→ Your goal
Each line below from the one containing "inputs of run" through the one containing "-export CORE_UTILIZATION = 52" is to be given again exactly, and no line outside that span.

───── Given records ─────

**src/rtl/mem_port_arbiter.sv**
```systemverilog
// rtl/mem_port_arbiter.sv - single-port memory arbiter between IF fetch and MEM load/store
module mem_port_arbiter #(
    parameter int ADDR_W     = 32,
    parameter int DATA_W     = 32,
    parameter int LATENCY    = 2,
    parameter int MAX_STREAK = 4
) (
    input  logic              clock,
    input  logic              resetn,
    input  logic              if_req,
    input  logic [ADDR_W-1:0] if_addr,
    output logic              if_ack,
    output logic [DATA_W-1:0] if_rdata,
    input  logic              d_req,
    input  logic              d_we,
    input  logic [ADDR_W-1:0] d_addr,
    input  logic [DATA_W-1:0] d_wdata,
    output logic              d_ack,
    output logic [DATA_W-1:0] d_rdata,
    output logic              mem_en,
    output logic              mem_we,
    output logic [ADDR_W-1:0] mem_addr,
    output logic [DATA_W-1:0] mem_wdata,
    input  logic [DATA_W-1:0] mem_rdata,
    output logic              stall_if,
    output logic              stall_mem,
    output logic              busy
);

    typedef enum logic [1:0] {
        IDLE = 2'd0,
        BUSY = 2'd1,
        RESP = 2'd2
    } state_t;

    localparam logic [3:0] LAT_LAST   = 4'(LATENCY - 1);
    localparam logic [3:0] STREAK_MAX = 4'(MAX_STREAK);

    state_t              state_q, state_d;
    logic [3:0]          cnt_q, cnt_d;
    logic [3:0]          streak_q, streak_d;
    logic                sel_mem_q, sel_mem_d;
    logic                mem_en_q, mem_en_d;
    logic                mem_we_q, mem_we_d;
    logic [ADDR_W-1:0]   mem_addr_q, mem_addr_d;
    logic [DATA_W-1:0]   mem_wdata_q, mem_wdata_d;
    logic                if_ack_q, if_ack_d;
    logic                d_ack_q, d_ack_d;
    logic [DATA_W-1:0]   if_rdata_q, if_rdata_d;
    logic [DATA_W-1:0]   d_rdata_q, d_rdata_d;
    logic                grant_mem;

    always_comb begin
        state_d     = state_q;
        cnt_d       = cnt_q;
        streak_d    = streak_q;
        sel_mem_d   = sel_mem_q;
        mem_en_d    = mem_en_q;
        mem_we_d    = mem_we_q;
        mem_addr_d  = mem_addr_q;
        mem_wdata_d = mem_wdata_q;
        if_rdata_d  = if_rdata_q;
        d_rdata_d   = d_rdata_q;
        if_ack_d    = 1'b0;
        d_ack_d     = 1'b0;
        grant_mem   = 1'b0;

        case (state_q)
            IDLE: begin
                if (if_req || d_req) begin
                    // MEM wins unless IF has already waited through MAX_STREAK MEM grants
                    grant_mem   = d_req && (!if_req || (streak_q < STREAK_MAX));
                    sel_mem_d   = grant_mem;
                    streak_d    = (grant_mem && if_req) ? (streak_q + 4'd1) : 4'd0;
                    mem_en_d    = 1'b1;
                    mem_we_d    = grant_mem && d_we;
                    mem_addr_d  = grant_mem ? d_addr : if_addr;
                    mem_wdata_d = grant_mem ? d_wdata : '0;
                    cnt_d       = LAT_LAST;
                    state_d     = BUSY;
                end
            end
            BUSY: begin
                if (cnt_q == 4'd0) begin
                    state_d  = RESP;
                    mem_en_d = 1'b0;
                    mem_we_d = 1'b0;
                    if (sel_mem_q) begin
                        d_ack_d = 1'b1;
                        if (!mem_we_q) begin
                            d_rdata_d = mem_rdata;
                        end
                    end else begin
                        if_ack_d   = 1'b1;
                        if_rdata_d = mem_rdata;
                    end
                end else begin
                    cnt_d = cnt_q - 4'd1;
                end
            end
            RESP: begin
                state_d = IDLE;
            end
            default: begin
                state_d = IDLE;
            end
        endcase
    end

    always_ff @(posedge clock) begin
        if (!resetn) begin
            state_q     <= IDLE;
            cnt_q       <= 4'd0;
            streak_q    <= 4'd0;
            sel_mem_q   <= 1'b0;
            mem_en_q    <= 1'b0;
            mem_we_q    <= 1'b0;
            mem_addr_q  <= '0;
            mem_wdata_q <= '0;
            if_ack_q    <= 1'b0;
            d_ack_q     <= 1'b0;
            if_rdata_q  <= '0;
            d_rdata_q   <= '0;
        end else begin
            state_q     <= state_d;
            cnt_q       <= cnt_d;
            streak_q    <= streak_d;
            sel_mem_q   <= sel_mem_d;
            mem_en_q    <= mem_en_d;
            mem_we_q    <= mem_we_d;
            mem_addr_q  <= mem_addr_d;
            mem_wdata_q <= mem_wdata_d;
            if_ack_q    <= if_ack_d;
            d_ack_q     <= d_ack_d;
            if_rdata_q  <= if_rdata_d;
            d_rdata_q   <= d_rdata_d;
        end
    end

    assign if_ack    = if_ack_q;
    assign d_ack     = d_ack_q;
    assign if_rdata  = if_rdata_q;
    assign d_rdata   = d_rdata_q;
    assign mem_en    = mem_en_q;
    assign mem_we    = mem_we_q;
    assign mem_addr  = mem_addr_q;
    assign mem_wdata = mem_wdata_q;
    assign busy      = (state_q != IDLE);
    assign stall_if  = if_req & ~if_ack_q;
    assign stall_mem = d_req & ~d_ack_q;

endmodule

```
**config.mk**
```make
export PLATFORM = sky130hd
export DESIGN_NAME = mem_port_arbiter
export DESIGN_NICKNAME = d
export VERILOG_FILES = /design/src/rtl/mem_port_arbiter.sv
export SDC_FILE = /design/constraint.sdc
export NUM_CORES = 1
export LEC_CHECK = 0
export ABC_CLOCK_PERIOD_IN_PS = 4600
export BUFFER_PORTS_ARGS = -buffer_cell sky130_fd_sc_hd__buf_2
export CAP_MARGIN = 10
export CORE_MARGIN = 2
export CORE_UTILIZATION = 52
export CTS_BUF_LIST = sky130_fd_sc_hd__clkbuf_4 sky130_fd_sc_hd__clkbuf_8
export DETAILED_ROUTE_END_ITERATION = 16
export PLACE_DENSITY_LB_ADDON = 0.2
export SYNTH_ARGS = -nofsm -noshare
export SYNTH_HDL_FRONTEND = slang
export SYNTH_SLANG_ARGS = --single-unit
export TNS_END_PERCENT = 100
```
**constraint.sdc**
```tcl
create_clock -name clock -period 4.6 [get_ports clock]
set_input_delay 0.69 -clock clock [delete_from_list [all_inputs] [get_ports clock]]
set_output_delay 0.69 -clock clock [all_outputs]
set_load 0.02 [all_outputs]
```
Word-level counts from Yosys, hierarchy flattened
Cells that the tools add are included.
- bits in registers: 143
- input bits: 133
- word-level logic and storage cells: 58
- $add $sub $neg: 2
- $lt $le $gt $ge: 1
- equality and inequality tests: 4
- mux-type cells: 16
- bitwise gates (word level): 6
- reduce and logical (&&, ||, !) cells: 17
- operators by type and width (kind ; number):
    two-way mux 32 bit ; 2
    two-way mux 4 bit ; 3
    AND reduction 3 bit ; 4
    one-hot mux 4 bit (2 select lines) ; 1
    != test 2 bit, second input constant ; 3
    two-way mux 1 bit ; 5
    adder 4 x 1 -> 4 bit, second input constant ; 1
    logical NOT 4 bit ; 1
    < comparator 4 x 3 -> 1 bit, second input constant ; 1
    two-way mux 2 bit ; 2
    inverter 1 bit ; 4
    one-hot mux 1 bit (2 select lines) ; 2
    one-hot mux 2 bit (2 select lines) ; 1
    AND reduction 2 bit ; 2
    AND reduction 4 bit ; 1
    nonzero test 2 bit ; 2
    subtractor 4 x 1 -> 4 bit, second input constant ; 1
    logical AND 1 bit ; 3
    AND 1 bit ; 2
    equality test 2 x 1 -> 1 bit, second input constant ; 1
    logical NOT 2 bit ; 1
    logical OR 1 bit ; 2
    logical NOT 1 bit ; 1

Depth between registers and ports, before layout
Gate-level depths: netlist of the first run.
- word-level depth: 6
- depth in mapped cells: 7
- mapped depth without buffers: 5

Worst setup path after synthesis of the first run
OpenSTA, ideal clock, no wires.
- kind: input to output
- start: input port d_req
- end: output port stall_mem
- data arrival time: 1.382 ns
- required time: 3.910 ns
- setup slack: 2.528 ns
- stages: 4
- path through: buf_2 -> inv_1 -> clkbuf_1 -> nor2_1
- cells in the longest elaborated chain, start to end: 1
- ends and longest elaborated chain (element ; RTL line ; text):
    from (decl) ; 14 ; input logic d_req,
    AND 1 bit ; 150 ; assign stall_mem = d_req & ~d_ack_q;
    to (decl) ; 26 ; output logic stall_mem,
No other way between the ends.

Final worst setup path of the first run
- start: register state_q[1]
- end: output port busy
- cells in the longest elaborated chain, start to end: 1
- ends and longest elaborated chain (element ; RTL line ; text):
    from (decl) ; 39 ; state_t state_q, state_d;
    from (signal assigned) ; 125 ; state_q <= state_d;
    nonzero test 2 bit ; 148 ; assign busy = (state_q != IDLE);
    to (decl) ; 27 ; output logic busy
No other way between the ends.

==> flow_metrics.py, run 1 <==
metrics = {
    "synthesis": {
        "synth_enable_flop_cells": 0,
        "synth_top_flop_cell": "dfxtp_1",
        "ys_seq_area_share_pct": 48.85,
        "synthesis.nets": 799,
        "netlist_instances": 663,
        "synth.ff_latch_count": 143,
        "syn_avg_cell_area_um2": 8.840,
        "yosysWarnings": 0,
        "synthArstFlopShare_pct": 0,
        "yosysUniqueCellTypes": 36,
        "synth_area_um2": 5861,
    },
    "finish": {
        "final_nets": 1024,
        "final_area_um2": 7577,
        "drive_above_1_share_pct": 34.96,
        "num-fill-cells": 875,
        "antenna_cells": 0,
        "area_delta_synth_final_pct": 29.29,
        "multi_input_area_um2": 2695,
        "regArea_um2": 2863,
    },
    "timing": {
        "hold_violations": 0,
        "skew_ns": 0.009429,
        "slew_viol_final": 0,
        "worst_hold_slack_ns": 0.4588,
        "min_period_over_period_pct": 59.47,
        "rsz0062_at_grt": "no",
        "fmax_mhz": 365.6,
        "setup_viol": 0,
        "fin_setup_tns_ns": 0,
        "max_slew_margin_pct": 26.53,
        "max_slew.worst_pin.slew_ns": 1.101,
        "min_period_ns": 2.735,
    },
    "placed_design": {
        "gp_congestion": 0.8134,
        "place_hpwl_um": 11880,
        "place_area_um2": 7156,
        "io_buffers": 267,
    },
    "clock_network": {
        "cts_inserted_buffers": 17,
        "cts_root_buf": "clkbuf_8",
        "postCtsSetupRepairBufs": 0,
        "clkSinkCount": 143,
        "ctsHoldBuffers": 0,
        "htreeDepth": 4,
        "clk_pin_slew_ns": 0.08,
        "cts_tree": "yes",
        "worst_skew_pair.late_latency_ns": 0.43,
        "ctsResizeCount": 0,
        "clk_path_buf_depth": 2,
    },
    "critical_path": {
        "max_stage_delay_ns": 0.79,
        "crit_path_cell_trace": "nor2_4, inv_1, buf_2",
        "cp_slowest_cell": "inv_1",
        "path_delay_family": "buffers and inverters",
        "crit_path_end_kind": "output port",
        "cp_max_fo": 40,
        "crit_required_ns": 3.91,
        "rr_startpoint": "state_q[1]$_SDFFE_PN0P_",
        "worstSetupStartpointType": "flop",
        "crit_buf_inv": 2,
        "crit_arrival_ns": 2.05,
        "path_class": "reg2out",
        "critPathLaunch": "state_q[1]$_SDFFE_PN0P_",
    },
    "detailed_routing": {
        "drt-initial-drc-count": 684,
        "drt_first_pass_iters": 5,
        "vias": 5944,
        "vias_per_cell": 5.710,
        "wire_per_inst_um": 16.85,
        "drtAntennaViolNets": 0,
        "wl_um": 17540,
        "drc": 0,
    },
    "pwr": {
        "ir_worst_vdd_mv": 0.2370,
        "p_leak_nw": 3.596,
        "power_density_nw_per_um2": 414.1,
    },
    "global_route": {
        "gr-total-overflow": 0,
        "grt_pass1_wl_um": 26570,
        "grt_max_degree": 71,
        "grt.total_usage_pct": 27.93,
        "grt_pass1_vias": 5504,
        "antenna_found_initial": 0,
    },
    "floorplan": {
        "ios": 268,
        "initial_core_util_pct": 53.59,
        "dieWidth_um": 110.2,
        "die_h_um": 110.2,
        "die-area_um2": 12140,
        "coreArea_um2": 10940,
        "rows": 38,
    },
    "flow_run": {
        "drv_cap": 0,
    },
    "run_status": {
        "outcome": "completed",
    },
    "min_path": {
        "hp-start": "if_rdata[4]$_SDFFE_PN0P_",
        "hold_class": "reg2reg",
    },
}
-- cells in the final DEF, fill, tap and decap left out, types with 2 or more instances in the layout --
master,n
a21oi_1,70
a311oi_1,32
a31oi_1,2
and2_1,2
buf_2,267
buf_4,9
bufinv_16,2
clkbuf_4,2
clkbuf_8,22
clkinvlp_4,4
dfxtp_1,143
ha_1,3
inv_1,4
mux2i_1,65
nand2_1,100
nand3_1,34
nand4_1,34
nand4b_1,2
nor2_1,4
nor2_2,2
nor2b_1,2
nor3_1,3
o21a_1,2
o21ai_0,70
o221ai_1,2
or3_1,2
or4_1,2
-- tightest hold or removal path, stage by stage (launching register included) --
cell and delay, ns:
dfxtp_1 0.31, nand2_1 0.05, mux2i_1 0.05
-- final timing paths --
path | endpoint | depth (start not counted) | slack, ns
setup / recovery | busy | 3 | 1.86
hold / removal | if_rdata[4]$_SDFFE_PN0P_ | 2 | 0.46
setup reg to reg | mem_addr[1]$_SDFFE_PN0P_ | 5 | 2.33
hold reg to reg | if_rdata[4]$_SDFFE_PN0P_ | 2 | 0.46
-- power breakdown --
part           total [mW]  switching, mW  internal (mW)
sequential           1.41         0.0647           1.35
clock                1.03          0.466          0.567
combinational       0.691          0.447          0.245
-- synthesized netlist by cell type (2+ instances only) --
master	count	share of area (%)
nand4_1	34	3.6
o221ai_1	2	0.30
nand4b_1	2	0.30
o21ai_0	71	6.1
inv_1	5	0.32
clkbuf_1	50	3.2
buf_1	5	0.32
nand2_1	100	6.4
buf_6	3	0.58
or4_1	2	0.26
nand3_1	34	2.9
a21oi_1	70	6.0
mux2i_1	65	11
nor2b_1	2	0.21
and2_1	2	0.21
ha_1	3	0.64
or3_1	2	0.21
a31oi_1	2	0.21
nor3_1	3	0.26
nor2_1	7	0.45
buf_4	3	0.38
o21a_1	2	0.26
buf_2	8	0.68
a311oi_1	32	4.8
dfxtp_1	143	49
-- kinds of logic after synthesis --
logic type / Yosys count / share of synthesized area [%]
AND/OR/NAND/NOR: 195 / 15.82
AO/OA/AOI/OAI: 182 / 18.02
flip-flops: 143 / 48.85
buffers and inverters: 75 / 5.572
multiplexers: 65 / 11.10
adder cells (fa/ha/maj): 3 / 0.6405
-- metrics by stage --
step / total power, mW / setup slack, ns / std cells / utilization, %
after global placement: 2.102 / 2.094 / 1009 / 65.43
after detailed placement: 2.127 / 2.001 / 1009 / 65.43
final: 3.138 / 1.865 / 1041 / 69.29
after global routing: 3.285 / 1.700 / 1041 / 69.29
after CTS: 3.152 / 1.875 / 1041 / 69.29
after floorplan: 1.890 / 2.528 / 663 / -
-- routing by layer --
layer / global-route usage (%) / routed length [µm] / share of wire [%] / vias up
met2: 47.37 / 8559 / 49 / 297
met1: 33.48 / 6862 / 39 / 2773
met5: 0 / 0 / 0 / -
met3: 7.878 / 1702 / 9.7 / 38
met4: 10.98 / 415 / 2.4 / 0
li1: - / - / - / 2836
-- area by class of cell --
type | instances | area share (%)
clock buffers | 24 | 4.194
clock inverters | 8 | 1.371
inverters | 5 | 0.2477
multi-input cells | 445 | 35.57
flip-flops and latches | 143 | 37.78
well taps | 140 | 2.312
repair buffers | 276 | 18.53
-- state kept, by name, summed over array words and instances (netlist names), 2 cells and up --
| name | count |
|---|---|
| cnt_q | 4 |
| d_rdata | 32 |
| if_rdata | 32 |
| mem_addr | 32 |
| mem_wdata | 32 |
| state_q | 2 |
| streak_q | 4 |
Power figures use the tool's default switching activity.
==> inputs of run 2 (changes only) <==
--- a/config.mk
+++ b/config.mk
@@ -5,11 +5,12 @@
 export SDC_FILE = /design/constraint.sdc
 export NUM_CORES = 1
 export LEC_CHECK = 0
-export ABC_CLOCK_PERIOD_IN_PS = 4600
+export ABC_AREA = 1
+export ABC_CLOCK_PERIOD_IN_PS = 2300
 export BUFFER_PORTS_ARGS = -buffer_cell sky130_fd_sc_hd__buf_2
 export CAP_MARGIN = 10
 export CORE_MARGIN = 2
-export CORE_UTILIZATION = 52
+export CORE_UTILIZATION = 44
 export CTS_BUF_LIST = sky130_fd_sc_hd__clkbuf_4 sky130_fd_sc_hd__clkbuf_8
 export DETAILED_ROUTE_END_ITERATION = 16
 export PLACE_DENSITY_LB_ADDON = 0.2
==> constraint.sdc (replaced) <==
create_clock -name clock -period 2.3 [get_ports clock]
set_input_delay 0.345 -clock clock [delete_from_list [all_inputs] [get_ports clock]]
set_output_delay 0.345 -clock clock [all_outputs]
set_load 0.02 [all_outputs]
==> run 2 against run 1 <==
Worst hold slack worse by 0.30 ns. Synthesized cell count increased by 26%. First-iteration DRC count fell by 39%. Area after synthesis is 4.2% higher. Combinational power grew to 2.6 times the previous value. Final area grew 4.0%. Total power up 110%. Clock skew down 0.00074 ns. Critical path type is now reg2reg. Largest power group unchanged.
==> flow_metrics.py, run 2 <==
metrics = {
    "timing": {
        "min_period_ns": 1.680,
        "skew_ns": 0.008684,
        "fin_setup_tns_ns": 0,
        "setup_viol": 0,
        "slew_viol_final": 0,
        "rsz0062_at_grt": "no",
        "hold_violations": 0,
        "min_period_over_period_pct": 73.04,
        "max_slew_margin_pct": 64.98,
        "setup_slack_ns": 0.6202,
        "fmax_mhz": 595.3,
        "max_slew.worst_pin.slew_ns": 0.5246,
        "worst_hold_slack_ns": 0.1620,
    },
    "placed_design": {
        "gp_congestion": 0.8130,
        "place_area_um2": 7503,
        "place_hpwl_um": 11260,
        "io_buffers": 267,
        "dp_slack_ns": 0.6013,
        "placed_cells": 1234,
    },
    "finish": {
        "final_area_um2": 7883,
        "drive_above_1_share_pct": 30.17,
        "mostFrequentLayoutCells": "267 x buf_2, 211 x nor2_1, 148 x nand2_1, 143 x dfxtp_1, 70 x nand3_1",
        "multi_input_area_um2": 2741,
        "final_nets": 1209,
        "final_cell_count_no_fill": 1264,
        "area_delta_synth_final_pct": 29.10,
        "antenna_cells": 0,
        "num-fill-cells": 1388,
        "regArea_um2": 2863,
        "fin_util_pct": 57.46,
        "layout_commonest_cell": "buf_2",
    },
    "pwr": {
        "power.total_mw": 6.638,
        "p_leak_nw": 4.027,
        "ir_worst_vdd_mv": 0.3967,
        "pwr-share-comb_pct": 27.1,
        "swShare_pct": 33.09,
        "intPower_mw": 4.441,
        "p_sw_mw": 2.197,
        "p_seq_share_pct": 43.6,
        "clock_power_share_pct": 29.3,
        "power_density_nw_per_um2": 842.1,
    },
    "run_status": {
        "outcome": "completed",
    },
    "floorplan": {
        "initial_core_util_pct": 44.51,
        "rows": 43,
        "dieWidth_um": 121.8,
        "die_h_um": 121.8,
        "die-area_um2": 14840,
        "ios": 268,
        "coreArea_um2": 13720,
    },
    "clock_network": {
        "postCtsSetupRepairBufs": 0,
        "clkSinkCount": 143,
        "ctsResizeCount": 0,
        "htreeDepth": 4,
        "cts_tree": "yes",
        "clk_path_buf_depth": 2,
        "clk_pin_slew_ns": 0.08,
        "cts_inserted_buffers": 17,
        "ctsHoldBuffers": 0,
        "cts_root_buf": "clkbuf_8",
        "worst_skew_pair.late_latency_ns": 0.43,
    },
    "detailed_routing": {
        "vias_per_cell": 4.843,
        "drtAntennaViolNets": 0,
        "drt_first_pass_iters": 5,
        "wire_per_inst_um": 13.24,
        "drt-initial-drc-count": 417,
        "drc": 0,
        "wl_um": 16740,
        "vias": 6121,
    },
    "critical_path": {
        "worstSetupStartpointType": "flop",
        "crit_required_ns": 2.62,
        "crit_top_cell": "nor2_1",
        "crit_buf_inv": 2,
        "max_stage_delay_ns": 0.39,
        "crit_path_end_kind": "flop",
        "path_class": "reg2reg",
        "path_delay_family": "simple AND/OR/NAND/NOR gates",
        "cp_slowest_cell": "clkinv_2",
        "crit_arrival_ns": 2.00,
        "crit_path_cell_trace": "inv_1, ha_1, nand2_1, nor2_4, nand2_2, clkinv_2, nor2_1, nor2_1",
        "cp_max_fo": 32,
    },
    "synthesis": {
        "yosysUniqueCellTypes": 28,
        "synth_area_leaders": "dfxtp_1 47%, nor2_1 13%, nand2_1 9.1%",
        "syn_avg_cell_area_um2": 7.312,
        "synth_top_flop_cell": "dfxtp_1",
        "netlist_instances": 835,
        "yosysWarnings": 0,
        "ys_seq_area_share_pct": 46.89,
        "synth_area_um2": 6106,
        "synthArstFlopShare_pct": 0,
        "synth.ff_latch_count": 143,
        "yosysMostFrequentCell": "nor2_1",
        "synth_top_area_share_pct": 46.89,
        "synth_enable_flop_cells": 0,
        "ys_top_cells_by_count": "212 x nor2_1, 148 x nand2_1, 143 x dfxtp_1, 70 x nand3_1, 42 x inv_1",
        "synthesis.nets": 971,
        "synth_top_area_cell": "dfxtp_1",
    },
    "global_route": {
        "gr-total-overflow": 0,
        "grt_pass1_vias": 5336,
        "antenna_found_initial": 0,
        "grt_pass1_wl_um": 26230,
        "grt_max_degree": 64,
        "grt.total_usage_pct": 22.13,
    },
    "min_path": {
        "hold_class": "in2reg",
    },
    "flow_run": {
        "drv_cap": 0,
    },
}
run 2: cell types whose count changed after synthesis, moves of 36 or more:
cell      delta
clkbuf_1    -38
inv_1       +37
mux2i_1     -65
nand2_1     +48
nand3_1     +36
nor2_1     +205
o21ai_0     -69
run 2: final timing paths:
check	from	end	slack, ns	cells after the start
max	cnt_q[0]$_SDFFE_PN0P_	d_rdata[27]$_SDFFE_PN0P_	0.62	8
min	mem_rdata[4]	d_rdata[4]$_SDFFE_PN0P_	0.16	3
max reg2reg	cnt_q[0]$_SDFFE_PN0P_	d_rdata[27]$_SDFFE_PN0P_	0.62	8
min reg2reg	mem_wdata[28]$_SDFFE_PN0P_	mem_wdata[28]$_SDFFE_PN0P_	0.46	2
run 2: cell families (layout without fill, tap and decap cells):
family / Yosys count / count (layout) / share of synthesized area (%)
AOI/OAI and AO/OA: 74 / 74 / 7.438
xor gates and xnor gates: 3 / 3 / 0.4304
adders and majority gates: 3 / 3 / 0.6148
buffers and inverters: 109 / 358 / 8.524
DFF: 143 / 143 / 46.89
and+or+nand+nor: 503 / 503 / 36.11
run 2: final cells by class:
| cell class | instances | share of cell area (%) |
|---|---|---|
| Sequential cell | 143 | 36.32 |
| Multi-Input combinational cell | 583 | 34.78 |
| Timing Repair Buffer | 282 | 19.02 |
| Clock buffer | 23 | 3.698 |
| Tap cell | 180 | 2.857 |
| Inverter | 46 | 2.222 |
| Clock inverter | 7 | 1.111 |
run 2: worst register-to-register path, cell delays in order, from the launching register on:
cell	delay, ns
dfxtp_1	0.31
inv_1	0.09
ha_1	0.24
nand2_1	0.13
nor2_4	0.05
nand2_2	0.06
clkinv_2	0.39
nor2_1	0.24
nor2_1	0.06
run 2: routing by layer:
layer	vias to the layer above	wire, µm	part of all wire, %	global-route usage (%)
met5	-	0	0	0
met3	19	1304	7.8	6.507
met1	2747	7400	44	28.83
met2	211	7838	47	35.75
met4	0	193	1.2	6.178
li1	3144	-	-	-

─────

→ Worked solution
==> inputs of run 2 (changes only) <==
--- a/config.mk
+++ b/config.mk
@@ -5,11 +5,12 @@
 export SDC_FILE = /design/constraint.sdc
 export NUM_CORES = 1
 export LEC_CHECK = 0
-export ABC_CLOCK_PERIOD_IN_PS = 4600
+export ABC_AREA = 1
+export ABC_CLOCK_PERIOD_IN_PS = 2300
 export BUFFER_PORTS_ARGS = -buffer_cell sky130_fd_sc_hd__buf_2
 export CAP_MARGIN = 10
 export CORE_MARGIN = 2
-export CORE_UTILIZATION = 52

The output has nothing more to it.